*** Block opens ***

File: src/rtl/rxdma_pkg.sv
package rxdma_pkg;
  parameter int RXD_AW = 32;
  parameter int RXD_DW = 32;
  parameter int RXD_LW = 16;
  localparam int DESC_WORDS = 4;
  localparam int IDX_W = $clog2(DESC_WORDS);
  localparam int F_BUF  = 0;
  localparam int F_LEN  = 1;
  localparam int F_OWN  = 2;
  localparam int F_NEXT = 3;

  typedef enum logic [2:0] {
    S_IDLE, S_CHK, S_FETCH, S_EVAL, S_WAIT, S_WRITE, S_WB
  } rx_state_e;

  // byte address of the k-th 32-bit word after base
  function automatic logic [RXD_AW-1:0] word_addr(input logic [RXD_AW-1:0] base,
                                                   input logic [RXD_AW-1:0] k);
    return base + (k << 2);
  endfunction

  // true when the word about to complete is the last one of the buffer
  function automatic logic buf_full(input logic [RXD_LW-1:0] done_cnt,
                                    input logic [RXD_LW-1:0] len);
    logic [RXD_LW:0] nxt;
    nxt = {1'b0, done_cnt} + {{RXD_LW{1'b0}}, 1'b1};
    return nxt == {1'b0, len};
  endfunction
endpackage

File: src/rtl/rxdma_irq.sv
module rxdma_irq
  import rxdma_pkg::*;
(
  input  logic clk,
  input  logic rst_n,
  input  logic en,
  input  logic fifo_avail,
  input  logic self_off,
  input  logic flag_clr,
  input  logic stop_ie,
  output logic stop_flag,
  output logic irq_o
);
  always_ff @(posedge clk or negedge rst_n) begin
    if (!rst_n)        stop_flag <= 1'b0;
    else if (self_off) stop_flag <= 1'b1;
    else if (flag_clr) stop_flag <= 1'b0;
  end

  assign irq_o = (!en && fifo_avail) || (stop_flag && stop_ie);

  p_flag_sticky_r7: assert property (@(posedge clk) disable iff (!rst_n)
    stop_flag && !flag_clr |=> stop_flag);
  p_selfoff_flags_r5: assert property (@(posedge clk) disable iff (!rst_n)
    self_off |=> stop_flag);
  p_dma_masks_fifo_irq_r1: assert property (@(posedge clk) disable iff (!rst_n)
    en && !stop_ie |-> !irq_o);
endmodule

File: src/rtl/rxdma_engine.sv
module rxdma_engine
  import rxdma_pkg::*;
(
  input  logic              clk,
  input  logic              rst_n,
  input  logic              en_set,
  input  logic              en_clr,
  input  logic [RXD_AW-1:0] desc_base,
  output logic              en_o,
  output logic              self_off,
  input  logic              fifo_avail,
  input  logic [RXD_DW-1:0] fifo_rdata,
  output logic              fifo_pop,
  output logic              mem_req,
  output logic [RXD_AW-1:0] mem_addr,
  output logic [RXD_DW-1:0] mem_wdata,
  input  logic              mem_ack,
  output logic              dsc_req,
  output logic [RXD_AW-1:0] dsc_addr,
  input  logic [RXD_DW-1:0] dsc_rdata,
  input  logic              dsc_ack
);
  rx_state_e         st_q;
  logic              en_q, stop_pend_q, own_q;
  logic [RXD_AW-1:0] ptr_q, buf_q, nxt_q;
  logic [RXD_LW-1:0] len_q, cnt_q;
  logic [IDX_W-1:0]  idx_q;
  logic [RXD_DW-1:0] wdata_q;

  // named internal events
  logic stop_now, stop_point, sw_off, last_word;
  assign stop_now   = stop_pend_q || en_clr;
  assign stop_point = (st_q == S_CHK) || (st_q == S_EVAL) || (st_q == S_WAIT);
  assign sw_off     = stop_now && stop_point;
  assign self_off   = !sw_off && (((st_q == S_CHK) && (ptr_q == '0)) ||
                                  ((st_q == S_EVAL) && !own_q));
  assign last_word  = buf_full(cnt_q, len_q);

  assign en_o      = en_q;
  assign fifo_pop  = (st_q == S_WAIT) && !stop_now && fifo_avail;
  assign dsc_req   = (st_q == S_FETCH);
  assign dsc_addr  = word_addr(ptr_q, RXD_AW'(idx_q));
  assign mem_req   = (st_q == S_WRITE) || (st_q == S_WB);
  assign mem_addr  = (st_q == S_WB) ? word_addr(ptr_q, RXD_AW'(F_OWN))
                                    : word_addr(buf_q, RXD_AW'(cnt_q));
  assign mem_wdata = (st_q == S_WB) ? '0 : wdata_q;

  always_ff @(posedge clk or negedge rst_n) begin
    if (!rst_n) begin
      st_q <= S_IDLE; en_q <= 1'b0; stop_pend_q <= 1'b0; own_q <= 1'b0;
      ptr_q <= '0; buf_q <= '0; nxt_q <= '0; len_q <= '0; cnt_q <= '0;
      idx_q <= '0; wdata_q <= '0;
    end else begin
      if (en_q && en_clr) stop_pend_q <= 1'b1;
      if (sw_off || self_off) begin
        st_q <= S_IDLE; en_q <= 1'b0; stop_pend_q <= 1'b0;
      end else begin
        unique case (st_q)
          S_IDLE: if (en_set) begin
            en_q <= 1'b1; ptr_q <= desc_base; stop_pend_q <= 1'b0; st_q <= S_CHK;
          end
          S_CHK: begin
            idx_q <= '0; st_q <= S_FETCH;
          end
          S_FETCH: if (dsc_ack) begin
            case (int'(idx_q))
              F_BUF:   buf_q <= dsc_rdata[RXD_AW-1:0];
              F_LEN:   len_q <= dsc_rdata[RXD_LW-1:0];
              F_OWN:   own_q <= dsc_rdata[0];
              default: nxt_q <= dsc_rdata[RXD_AW-1:0];
            endcase
            idx_q <= idx_q + 1'b1;
            if (int'(idx_q) == F_NEXT) st_q <= S_EVAL;
          end
          S_EVAL: begin
            cnt_q <= '0;
            st_q  <= (len_q == '0) ? S_WB : S_WAIT;
          end
          S_WAIT: if (fifo_avail) begin
            wdata_q <= fifo_rdata; st_q <= S_WRITE;
          end
          S_WRITE: if (mem_ack) begin
            cnt_q <= cnt_q + 1'b1;
            st_q  <= last_word ? S_WB : S_WAIT;
          end
          S_WB: if (mem_ack) begin
            ptr_q <= nxt_q; st_q <= S_CHK;
          end
          default: st_q <= S_IDLE;
        endcase
      end
    end
  end

  p_pop_needs_avail_r2: assert property (@(posedge clk) disable iff (!rst_n)
    fifo_pop |-> fifo_avail);
  p_req_held_r2: assert property (@(posedge clk) disable iff (!rst_n)
    mem_req && !mem_ack |=> mem_req && $stable(mem_addr) && $stable(mem_wdata));
  p_one_access_r2: assert property (@(posedge clk) disable iff (!rst_n)
    !(mem_req && dsc_req));
  p_selfoff_drops_en_r5: assert property (@(posedge clk) disable iff (!rst_n)
    self_off |=> !en_o);
  p_no_pop_disabled_r8: assert property (@(posedge clk) disable iff (!rst_n)
    fifo_pop |-> en_o);
  p_set_ignored_r9: assert property (@(posedge clk) disable iff (!rst_n)
    en_o && en_set && !en_clr && !stop_pend_q && !self_off |=> en_o);
endmodule

File: src/rtl/rxdma_mover.sv
module rxdma_mover
  import rxdma_pkg::*;
(
  input  logic              clk,
  input  logic              rst_n,
  input  logic              en_set,
  input  logic              en_clr,
  input  logic [RXD_AW-1:0] desc_base,
  input  logic              stop_ie,
  input  logic              flag_clr,
  output logic              en_o,
  output logic              stop_flag,
  output logic              irq_o,
  input  logic              fifo_avail,
  input  logic [RXD_DW-1:0] fifo_rdata,
  output logic              fifo_pop,
  output logic              mem_req,
  output logic [RXD_AW-1:0] mem_addr,
  output logic [RXD_DW-1:0] mem_wdata,
  input  logic              mem_ack,
  output logic              dsc_req,
  output logic [RXD_AW-1:0] dsc_addr,
  input  logic [RXD_DW-1:0] dsc_rdata,
  input  logic              dsc_ack
);
  logic self_off;

  rxdma_engine u_eng (
    .clk, .rst_n, .en_set, .en_clr, .desc_base, .en_o, .self_off,
    .fifo_avail, .fifo_rdata, .fifo_pop,
    .mem_req, .mem_addr, .mem_wdata, .mem_ack,
    .dsc_req, .dsc_addr, .dsc_rdata, .dsc_ack
  );

  rxdma_irq u_irq (
    .clk, .rst_n, .en(en_o), .fifo_avail, .self_off, .flag_clr, .stop_ie,
    .stop_flag, .irq_o
  );
endmodule

File: config.mk
export PLATFORM = sky130hd
export DESIGN_NAME = rxdma_mover
export DESIGN_NICKNAME = d
export VERILOG_FILES = /design/src/rtl/rxdma_pkg.sv /design/src/rtl/rxdma_irq.sv /design/src/rtl/rxdma_engine.sv /design/src/rtl/rxdma_mover.sv
export SDC_FILE = /design/constraint.sdc
export NUM_CORES = 1
export LEC_CHECK = 0
export ABC_CLOCK_PERIOD_IN_PS = 5600
export BUFFER_PORTS_ARGS = -buffer_cell sky130_fd_sc_hd__buf_2
export CORE_MARGIN = 2
export CORE_UTILIZATION = 30
export CTS_CLUSTER_DIAMETER = 80
export DETAILED_ROUTE_END_ITERATION = 8
export SYNTH_ARGS = -nofsm -noshare
export SYNTH_HDL_FRONTEND = slang
export SYNTH_HIERARCHICAL = 1
export SYNTH_SLANG_ARGS = --single-unit
File: constraint.sdc
create_clock -name clk -period 5.6 [get_ports clk]
set_clock_uncertainty 0.05 [all_clocks]
set_input_delay 1.12 -clock clk [delete_from_list [all_inputs] [get_ports clk]]
set_output_delay 1.12 -clock clk [all_outputs]
set_load 0.005 [all_outputs]
## Word-level counts from Yosys, hierarchy flattened

Cells that the tools add are included.

- Add/sub/neg operators: 6
- Equality and inequality tests: 20
- Mux-type cells: 28
- Bitwise gates (word level): 2
- Reduce and logical (&&, ||, !) cells: 41

Operator list:

| cell | number |
|---|---|
| $mux W32 | 4 |
| $pmux W32 S2 | 1 |
| $add A32 B18 Y32 | 1 |
| $add A32 B4 Y32 | 1 |
| $add A32 B4 Y32 const B | 1 |
| $logic_not A32 Y1 | 1 |
| $pmux W16 S2 | 1 |
| $mux W3 | 7 |
| $pmux W3 S7 | 1 |
| $reduce_and A4 Y1 | 5 |
| $add A16 B1 Y17 const B | 1 |
| $eq A17 B16 Y1 | 1 |
| $add A16 B1 Y16 const B | 1 |
| $logic_not A16 Y1 | 1 |
| $mux W16 | 1 |
| $reduce_bool A2 Y1 | 6 |
| $eq A3 B3 Y1 const B | 3 |
| $logic_and A1 B1 Y1 | 9 |
| $mux W1 | 9 |
| $ne A3 B3 Y1 const B | 3 |
| $reduce_and A3 Y1 | 3 |
| $logic_or A1 B1 Y1 | 7 |
| $eq A3 B2 Y1 const B | 2 |
| $mux W2 | 3 |
| other kinds (16) | 24 |

- Register bits: 169
- Input port bits: 105
- Output and inout port bits: 102
- Logic and storage cells: 109

## Longest topological paths before layout

- Depth in word-level cells: 9
- Mapped depth: 10
- Depth with buffers taken out: 10

## Hierarchy

The synthesis kept the hierarchy.

Modules (own cells, without submodules):

| module | instances | cells an instance | area each (um^2) | sequential area each (um^2) |
|---|---|---|---|---|
| rxdma_engine | 1 | 1030 | 10276.1 | 4204.0 |
| rxdma_irq | 1 | 6 | 52.6 | 25.0 |

## Worst setup path after synthesis

OpenSTA, ideal clock, no wires.

- Kind: reg2out
- Start: reg u_eng.ptr_q[3]
- End: out dsc_addr[28]
- Data arrival time: 2361 ps
- Data required time: 4430 ps
- Setup slack: 2069 ps
- Cell stages (with the launch flop): 9
- Path buffers: 1
- Cells stage by stage: dfrtp_1 > clkbuf_1 > inv_1 > fa_1 > and2b_1 > nand3_2 > or4_4 > nor2_1 > xor2_1

- Longest elaborated chain between the ends: 1

RTL lines:

| what | line | RTL |
|---|---|---|
| from (decl) | rxdma_engine.sv:25 | `logic [RXD_AW-1:0] ptr_q, buf_q, nxt_q;` |
| from (signal assigned) | rxdma_engine.sv:51 | `ptr_q <= '0; buf_q <= '0; nxt_q <= '0; len_q <= '0; cnt_q <= '0;` |
| from (signal assigned) | rxdma_engine.sv:60 | `en_q <= 1'b1; ptr_q <= desc_base; stop_pend_q <= 1'b0; st_q <= S_CHK;` |
| from (signal assigned) | rxdma_engine.sv:87 | `ptr_q <= nxt_q; st_q <= S_CHK;` |
| $add A32 B4 Y32 | rxdma_pkg.sv:19 | `return base + (k << 2);` |
| to (decl) | rxdma_mover.sv:22 | `output logic [RXD_AW-1:0] dsc_addr,` |

Every way passes these cells.

## Worst setup path in the final report

- Start: reg u_eng.cnt_q[0]
- End: out mem_addr[20]

- Longest elaborated chain between the ends: 2

RTL lines:

| what | line | RTL |
|---|---|---|
| from (decl) | rxdma_engine.sv:26 | `logic [RXD_LW-1:0] len_q, cnt_q;` |
| from (signal assigned) | rxdma_engine.sv:83 | `cnt_q <= cnt_q + 1'b1;` |
| $add A32 B18 Y32 | rxdma_pkg.sv:19 |  |
| $mux W32 | rxdma_engine.sv:44 | `assign mem_addr = (st_q == S_WB) ? word_addr(ptr_q, RXD_AW'(F_OWN))` |
| to (decl) | rxdma_mover.sv:18 | `output logic [RXD_AW-1:0] mem_addr,` |

Every way passes these cells.

==> results.txt <==
The largest area contributor in the synthesized netlist is sky130_fd_sc_hd__dfrtp_1. The total of buffers placed on input and output ports is 206. The total number of H-tree levels came out at 4. The worst pin sits at a relative slew slack of 38.0%.

The depth of the worst hold-timing path is 1. The fraction of the mapped netlist area in compound gates is 10.2%. The path type of the worst min-delay path is reg2reg. The routed length on met1 came out at 13.2 mm.

Entering global routing, the biggest net connects 96 pins. The count of pins over their slew limit came to 0. Measured in cells, the most critical reg-to-reg path has a length of 7. Sorting the synthesized cells by area gives the leading types as sky130_fd_sc_hd__dfrtp_1 41%, sky130_fd_sc_hd__mux2_2 12%, sky130_fd_sc_hd__xnor2_1 4.5%.

The final total negative setup slack is 0 ns. The net count of the finished layout came out at 1331. Synthesis inferred 169 register bits. The finished layout cell area came out at 12300 um2. Registers take 4230 um2. After detailed routing, the number of vias per cell comes to 5.02. The met3 routed wirelength is 1.72 mm. The kind of start point of the critical path is a flip-flop.

Multiplexer cells account for 15.9% of the synthesized area. The post-synthesis instance area came out at 10300 um2. After Yosys synthesis, and, or, nand and nor cells account for 16.8% of the synthesized area. The sequential-to-total area share from yosys stat is 40.9%.

The total iterations of the first detailed-routing run is 5. The CTS sink count is 169. The initial antenna violation count came out at 7.

The number of buffers created by CTS came out at 17. The overall die area is 35900 um2. The transition time at the pin with the least slew margin is 0.917 ns. The placed instances occupy a cell area of 11600 um2. The XOR/XNOR share of the synthesized area came out at 8.65%. The number of cells upsized or downsized after cts is 0. The number of global-route vias before repair is 8096. The clock passes through at most 2 buffers. Along the worst path, the maximum fanout reaches 7. By count the netlist is led by 169 x sky130_fd_sc_hd__dfrtp_1, 112 x sky130_fd_sc_hd__mux2_2, 105 x sky130_fd_sc_hd__nand2_1, 74 x sky130_fd_sc_hd__o21ai_0, 53 x sky130_fd_sc_hd__xnor2_1. The hold buffer count at cts came out at 0. The effective utilization at floorplan came out at 30.6%. In the synthesized netlist, the number of instances is 1036. CTS placed an instance of sky130_fd_sc_hd__clkbuf_16 at the clock tree root.

Counting I/O delays and the setup requirement, the final critical path takes 4.30 ns. The total of warnings raised by yosys came out at 6. Counting flops with a built-in enable in the synthesized netlist gives 0. The number of top-level pins came out at 207. The count of nets left with antenna violations once routing finished came out at 0. After detailed routing, the number of remaining DRC violations is 0.

The CTS clock-pin slew for the worst setup and hold paths is 0.06 ns. By startpoint and endpoint, the worst setup path is classified as reg2out. The leakage power of the design is 0.00561 uW. The endpoint kind of the worst setup timing path is an output pin. The number of distinct library cell variants in the gate-level netlist after synthesis is 68. Final hold analysis gives a worst-case slack of 0.443 ns. The post-synthesis adder-cell area fraction is 3.42%. The half-perimeter wire length after detailed placement is 23.3 mm. The average routed wire per standard cell came out at 18.2 um.

The wire length reported by the detailed router came out at 30.3 mm. The routability congestion estimate from global placement is 0.887. The critical path arrival is 3.13 ns.

The combined global-route utilization of all metal layers came out at 16.9%. The met2 layer wire length in the routed design is 14.7 mm. Synthesis produced a netlist with a net count of 1168.

The number of fill cells came out at 3420. The growth of design area from synthesis to finish came out at 18.9%. The area of the multi-input gates came out at 5700 um2.

Summed over all layers, the global routing overflow is 0. The number of DRC violations after detailed-routing iteration 0 came out at 405. The count of standard-cell rows came out at 67. The fraction of final layout cells with drive strength greater than 1 came out at 31.2%. The latest clock arrival within the worst-skew pair is 0.43 ns. The reported max-cap violation count came out at 0.

The proportion of netlist area held by the largest area contributor is 40.9%. TritonCTS built the clock tree. The areal power density over the cells came out at 482 nW/um2. The share of flip-flops with an asynchronous set or reset came out at 100%. The worst endpoint required time came out at 4.43 ns. Among all cell types in the netlist, the one instantiated most often is sky130_fd_sc_hd__dfrtp_1.

A synthesized cell averages 9.97 um2. The combinational family with the most area after synthesis is simple AND/OR/NAND/NOR gates. The number of buffers added for setup after CTS came out at 0. From bottom edge to top edge, the die measures 190 um. The floorplan step set the die width to 190 um. Setup repair after global routing left no endpoint under its margin. The worst-case vdd ir drop is 0.000264 V. The wire length of the first global-routing pass came out at 46.6 mm.

The count of endpoints failing hold in the final timing report is 0. The detailed router used layers up to and including met5. The number of setup violations in the final report came out at 0. The run finished with clean final reports. The fraction of the cycle the final worst path needs is 76.7%. The floorplan core area is 33700 um2. The detailed router placed 8348 vias in this run.

For this run, the leading register cell type out of synthesis is sky130_fd_sc_hd__dfrtp_1. Based on the critical path, the design can be clocked at up to 233 MHz.
where the power goes:
part	internal, uW	switching (uW)
clock network	805	494
registers	1720	576
logic	1170	1160
cells in the final DEF (no fill, tap or decap), types with 6 or more instances in the layout:
master                        n
sky130_fd_sc_hd__a21oi_1     42
sky130_fd_sc_hd__and2_1      40
sky130_fd_sc_hd__and3_1      17
sky130_fd_sc_hd__and4_1       7
sky130_fd_sc_hd__buf_2      205
sky130_fd_sc_hd__buf_4        9
sky130_fd_sc_hd__clkbuf_16   17
sky130_fd_sc_hd__dfrtp_1    169
sky130_fd_sc_hd__ha_1        25
sky130_fd_sc_hd__inv_1       12
sky130_fd_sc_hd__mux2_2     112
sky130_fd_sc_hd__mux2i_1     35
sky130_fd_sc_hd__nand2_1    104
sky130_fd_sc_hd__nand2b_1     6
sky130_fd_sc_hd__nand3_1     31
sky130_fd_sc_hd__nand4_1     15
sky130_fd_sc_hd__nor2_1      51
sky130_fd_sc_hd__nor3_1       9
sky130_fd_sc_hd__nor4_1      16
sky130_fd_sc_hd__o211ai_1     8
sky130_fd_sc_hd__o21ai_0     74
sky130_fd_sc_hd__o31ai_1     10
sky130_fd_sc_hd__xnor2_1     53
sky130_fd_sc_hd__xor2_1      49
flip-flops by register name, indices dropped and copies added, names as in the netlist, 2 cells and up:
signal and count:
u_eng/idx_q 2, u_eng/cnt_q 16, u_eng/st_q 3, u_eng/wdata_q 32, u_eng/nxt_q 32, u_eng/buf_q 32, u_eng/len_q 16, u_eng/ptr_q 32
worst max-delay path: stages, from the launching register on:
cell and delay [ns]:
sky130_fd_sc_hd__dfrtp_1 0.46, sky130_fd_sc_hd__ha_1 0.24, sky130_fd_sc_hd__inv_1 0.06, sky130_fd_sc_hd__fa_1 0.39
sky130_fd_sc_hd__nor2b_1 0.15, sky130_fd_sc_hd__o31ai_1 0.14, sky130_fd_sc_hd__a211o_1 0.32, sky130_fd_sc_hd__a31oi_4 0.35
sky130_fd_sc_hd__nand3_1 0.14, sky130_fd_sc_hd__xor2_1 0.15, sky130_fd_sc_hd__a21oi_1 0.15, sky130_fd_sc_hd__buf_2 0.13
metrics by stage:
stage	setup WS, ns	power [uW]	util, %	std cells
2_1_floorplan	2.07	3720	-	1036
3_3_place_gp	1.81	4600	34.5	1628
3_5_place_dp	1.75	4650	34.5	1628
4_1_cts	1.27	5980	36.4	1660
5_1_grt	1.03	6340	36.4	1660
6_report	1.30	5920	36.5	1662
per-layer routing:
layer / vias up / global-route usage [%]
met4: 8 / 4.95
met2: 234 / 28.2
met5: - / 0
li1: 3986 / -
met3: 38 / 3.71
met1: 4082 / 21.9
cell type report:
cell class / count / area share [%]
multi-input cells: 784 / 46.4
flip-flops and latches: 169 / 34.4
repair buffers: 215 / 8.99
well taps: 448 / 4.56
clock buffers: 21 / 3.67
clock inverters: 11 / 1.59
inverters: 12 / 0.367
diodes: 2 / 0.0407
cell families (layout without fill, tap and decap cells):
logic type,Yosys count,in the layout
AO/OA/AOI/OAI,176,176
XOR/XNOR,102,102
adder cells (fa/ha/maj),27,27
buffers and inverters,83,259
flip-flops,169,169
multiplexers,150,150
other,0,2
AND/OR/NAND/NOR,329,329
path summary, 6_finish.rpt:
| kind | start | to | slack, ns |
|---|---|---|---|
| hold / removal | u_eng/nxt_q[9] | u_eng/nxt_q[9] | 0.44 |
| setup / recovery | u_eng/cnt_q[0] | mem_addr[20] | 1.30 |
| hold reg to reg | u_eng/nxt_q[9] | u_eng/nxt_q[9] | 0.44 |
| max in group asynchronous | rst_n | u_eng/buf_q[8] | 3.74 |
| setup reg to reg | u_eng/st_q[1] | u_eng/ptr_q[15] | 2.47 |
| min in group asynchronous | rst_n | u_eng/buf_q[18] | 0.71 |
Note: power is estimated with default switching activity, not from simulation.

*** Block closes ***

Every line above that holds the word "reported" is to be found and copied.

The wire length reported by the detailed router came out at 30.3 mm. The routability congestion estimate from global placement is 0.887. The critical path arrival is 3.13 ns.
Summed over all layers, the global routing overflow is 0. The number of DRC violations after detailed-routing iteration 0 came out at 405. The count of standard-cell rows came out at 67. The fraction of final layout cells with drive strength greater than 1 came out at 31.2%. The latest clock arrival within the worst-skew pair is 0.43 ns. The reported max-cap violation count came out at 0.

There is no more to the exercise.